Eaden Lilley was a small chain of department stores that started in Cambridge.

==History==
In 1760, the mayor of Cambridge John Purchas owned a haberdashery. In 1784 the business was sold to Joseph Hart, who had formed a partnership with Joseph Ansell. The same year they took an apprentice William Eaden <Country Apprentices 1710-1808, TNA>. In 1793 Ansell sold his shares in the business to Thomas Hovell, and the business became known as Hart & Hovell. In 1798 William Eaden, who had married the niece of one of the owners Joseph Hart <27 Aug 1793, St Lawrence Jewry & St Mary Milk St, London>, joined the firm and worked his way up to being the sole owner. One of William's daughters married David Lilley, and their son William Eaden Lilley took over the business in 1839, renaming it Eaden Lilley.
The store was originally located in Shoemaker's Row, but eventually moved to Market Street, with the store selling haberdashery, linens and drapery, some hardware and an oil shop supplying oils for lighting, heating and treating harness leather. In 1879, the store was damaged by a severe storm, with over three inches of rain falling within six hours and the cost run into several thousand pounds.

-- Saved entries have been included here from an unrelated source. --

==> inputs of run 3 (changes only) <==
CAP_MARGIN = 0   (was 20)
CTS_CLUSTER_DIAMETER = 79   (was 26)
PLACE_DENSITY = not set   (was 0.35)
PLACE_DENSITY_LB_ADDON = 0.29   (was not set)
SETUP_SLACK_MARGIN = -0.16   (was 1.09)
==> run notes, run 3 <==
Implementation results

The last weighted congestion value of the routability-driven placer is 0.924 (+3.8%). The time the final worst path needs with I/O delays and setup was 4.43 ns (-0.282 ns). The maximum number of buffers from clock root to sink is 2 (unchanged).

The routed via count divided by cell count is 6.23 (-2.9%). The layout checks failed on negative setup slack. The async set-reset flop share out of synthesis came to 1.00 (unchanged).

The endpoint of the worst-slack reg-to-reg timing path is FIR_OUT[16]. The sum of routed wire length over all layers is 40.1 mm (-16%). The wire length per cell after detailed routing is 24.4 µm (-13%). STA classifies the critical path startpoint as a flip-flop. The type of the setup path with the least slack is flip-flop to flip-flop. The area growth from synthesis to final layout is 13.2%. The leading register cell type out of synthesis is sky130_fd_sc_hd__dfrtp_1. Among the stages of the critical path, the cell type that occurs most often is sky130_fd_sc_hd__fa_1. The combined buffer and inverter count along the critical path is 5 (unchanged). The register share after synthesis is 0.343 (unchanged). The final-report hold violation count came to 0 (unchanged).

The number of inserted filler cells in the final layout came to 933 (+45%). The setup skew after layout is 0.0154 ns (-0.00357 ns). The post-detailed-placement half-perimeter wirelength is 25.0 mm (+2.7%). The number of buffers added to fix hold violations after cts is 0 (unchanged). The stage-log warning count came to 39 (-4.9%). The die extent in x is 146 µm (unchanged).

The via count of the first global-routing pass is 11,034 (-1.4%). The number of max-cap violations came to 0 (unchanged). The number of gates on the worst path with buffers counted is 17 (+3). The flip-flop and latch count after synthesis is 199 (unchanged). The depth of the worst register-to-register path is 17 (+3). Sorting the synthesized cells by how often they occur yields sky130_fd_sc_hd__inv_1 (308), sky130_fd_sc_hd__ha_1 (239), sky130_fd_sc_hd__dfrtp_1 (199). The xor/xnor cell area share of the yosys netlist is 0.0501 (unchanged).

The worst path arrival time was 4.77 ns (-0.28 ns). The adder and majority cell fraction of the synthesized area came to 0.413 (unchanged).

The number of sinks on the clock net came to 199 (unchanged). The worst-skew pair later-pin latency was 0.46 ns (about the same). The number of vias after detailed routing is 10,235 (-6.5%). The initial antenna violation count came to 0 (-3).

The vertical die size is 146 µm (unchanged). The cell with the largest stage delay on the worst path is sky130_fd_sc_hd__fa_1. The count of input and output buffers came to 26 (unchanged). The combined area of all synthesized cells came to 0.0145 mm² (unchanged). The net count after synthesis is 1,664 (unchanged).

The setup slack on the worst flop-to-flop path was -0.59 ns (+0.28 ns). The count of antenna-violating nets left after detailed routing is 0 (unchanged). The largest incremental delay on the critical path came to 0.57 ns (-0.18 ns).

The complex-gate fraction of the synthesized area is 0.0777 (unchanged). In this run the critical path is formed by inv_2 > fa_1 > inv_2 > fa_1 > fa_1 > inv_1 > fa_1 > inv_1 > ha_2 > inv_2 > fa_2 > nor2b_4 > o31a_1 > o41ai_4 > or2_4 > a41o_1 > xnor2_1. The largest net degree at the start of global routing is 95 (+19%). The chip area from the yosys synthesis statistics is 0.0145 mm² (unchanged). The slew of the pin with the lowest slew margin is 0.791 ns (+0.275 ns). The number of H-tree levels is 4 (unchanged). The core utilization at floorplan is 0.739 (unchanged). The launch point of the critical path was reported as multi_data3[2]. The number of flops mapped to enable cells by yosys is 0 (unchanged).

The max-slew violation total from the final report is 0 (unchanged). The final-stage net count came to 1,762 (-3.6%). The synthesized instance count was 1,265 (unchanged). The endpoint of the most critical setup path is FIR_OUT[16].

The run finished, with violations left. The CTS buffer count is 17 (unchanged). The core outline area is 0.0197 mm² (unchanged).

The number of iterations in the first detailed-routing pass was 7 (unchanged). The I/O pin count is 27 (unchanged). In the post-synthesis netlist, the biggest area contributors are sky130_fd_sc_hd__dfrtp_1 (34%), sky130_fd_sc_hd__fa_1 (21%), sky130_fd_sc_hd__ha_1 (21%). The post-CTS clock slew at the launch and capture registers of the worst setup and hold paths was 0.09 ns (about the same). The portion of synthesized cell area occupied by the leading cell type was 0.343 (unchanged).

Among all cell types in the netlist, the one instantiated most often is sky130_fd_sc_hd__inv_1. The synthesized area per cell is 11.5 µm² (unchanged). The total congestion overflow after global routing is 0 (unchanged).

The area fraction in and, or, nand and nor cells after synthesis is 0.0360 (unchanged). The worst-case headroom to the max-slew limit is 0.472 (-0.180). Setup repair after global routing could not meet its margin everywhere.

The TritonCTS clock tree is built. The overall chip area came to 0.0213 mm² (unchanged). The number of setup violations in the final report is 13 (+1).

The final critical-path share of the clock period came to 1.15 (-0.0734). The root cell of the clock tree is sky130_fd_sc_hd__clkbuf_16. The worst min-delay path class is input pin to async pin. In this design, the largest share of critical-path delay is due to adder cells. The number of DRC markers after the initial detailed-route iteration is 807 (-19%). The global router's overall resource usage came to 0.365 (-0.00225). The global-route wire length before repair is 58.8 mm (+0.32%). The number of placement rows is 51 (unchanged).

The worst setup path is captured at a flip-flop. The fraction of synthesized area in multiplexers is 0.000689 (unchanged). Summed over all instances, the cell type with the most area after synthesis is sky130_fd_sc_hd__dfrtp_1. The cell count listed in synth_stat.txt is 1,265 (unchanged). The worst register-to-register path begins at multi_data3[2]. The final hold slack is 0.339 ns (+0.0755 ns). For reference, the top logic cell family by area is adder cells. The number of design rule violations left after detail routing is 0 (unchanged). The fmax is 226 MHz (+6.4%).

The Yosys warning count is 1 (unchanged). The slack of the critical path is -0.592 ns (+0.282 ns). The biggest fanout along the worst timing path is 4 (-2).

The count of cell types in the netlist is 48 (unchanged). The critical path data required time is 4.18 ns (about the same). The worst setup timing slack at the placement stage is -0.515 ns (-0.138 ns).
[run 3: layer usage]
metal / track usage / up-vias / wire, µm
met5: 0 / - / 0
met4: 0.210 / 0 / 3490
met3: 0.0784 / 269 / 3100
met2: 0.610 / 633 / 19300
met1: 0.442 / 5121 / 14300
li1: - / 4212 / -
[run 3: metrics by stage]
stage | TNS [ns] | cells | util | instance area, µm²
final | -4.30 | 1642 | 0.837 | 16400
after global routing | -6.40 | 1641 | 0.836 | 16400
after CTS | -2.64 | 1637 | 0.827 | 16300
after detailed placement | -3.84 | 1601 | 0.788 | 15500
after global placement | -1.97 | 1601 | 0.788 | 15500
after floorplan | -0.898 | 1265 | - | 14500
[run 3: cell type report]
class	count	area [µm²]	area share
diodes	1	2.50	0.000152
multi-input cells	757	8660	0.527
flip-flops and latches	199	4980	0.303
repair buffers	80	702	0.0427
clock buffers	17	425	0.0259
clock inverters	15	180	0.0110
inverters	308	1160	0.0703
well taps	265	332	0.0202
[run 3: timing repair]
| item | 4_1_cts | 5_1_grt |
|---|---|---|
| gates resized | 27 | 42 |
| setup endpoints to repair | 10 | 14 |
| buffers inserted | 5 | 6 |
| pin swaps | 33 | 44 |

In 1883, William Eaden Lilley's son, also William Eaden Lilley took over the family business from his father. The business had grown from one store on Market Street, to having branches in Sidney Street and Green Street. The business was now described as a department store, although the departments were spread across the different branches and in 1888 the business was incorporated.

In 1900, Eaden Lilley was joined next door by fellow Cambridge department store, Joshua Taylor. The business continued in this guise until 1928, when the Market Street store was rebuilt. Other business ran by Eaden Lilley included a removals business, which in 1934 moved the entire contents of Cambridge University Library across the city.

The business continued to grow and opened new stores in Saffron Walden and Woollards Lane, Great Shelford. However, in the early 1990s the Cambridge store was redeveloped to become a smaller Eaden Lilley and a WH Smith. However this did not go as planned and the Eaden Lilley store was closed in 1999, becoming a Borders bookshop and a Cafe Nero. WH Smith, Cafe Nero and TK Maxx now operate from the site.

The business however continued, and in 2003 they purchased the Bryants department store in St Ives. The St Ives store in 2007 won the Retailer of the Year award at the Huntingdonshire Business Awards.

However, in January 2009, Eaden Lilley was put into administration with the stores in Saffron Walden & Great Shelford closing. The St Ives shop was kept open and was bought by C J Townrow & Sons, a small department store chain based in Braintree, Essex.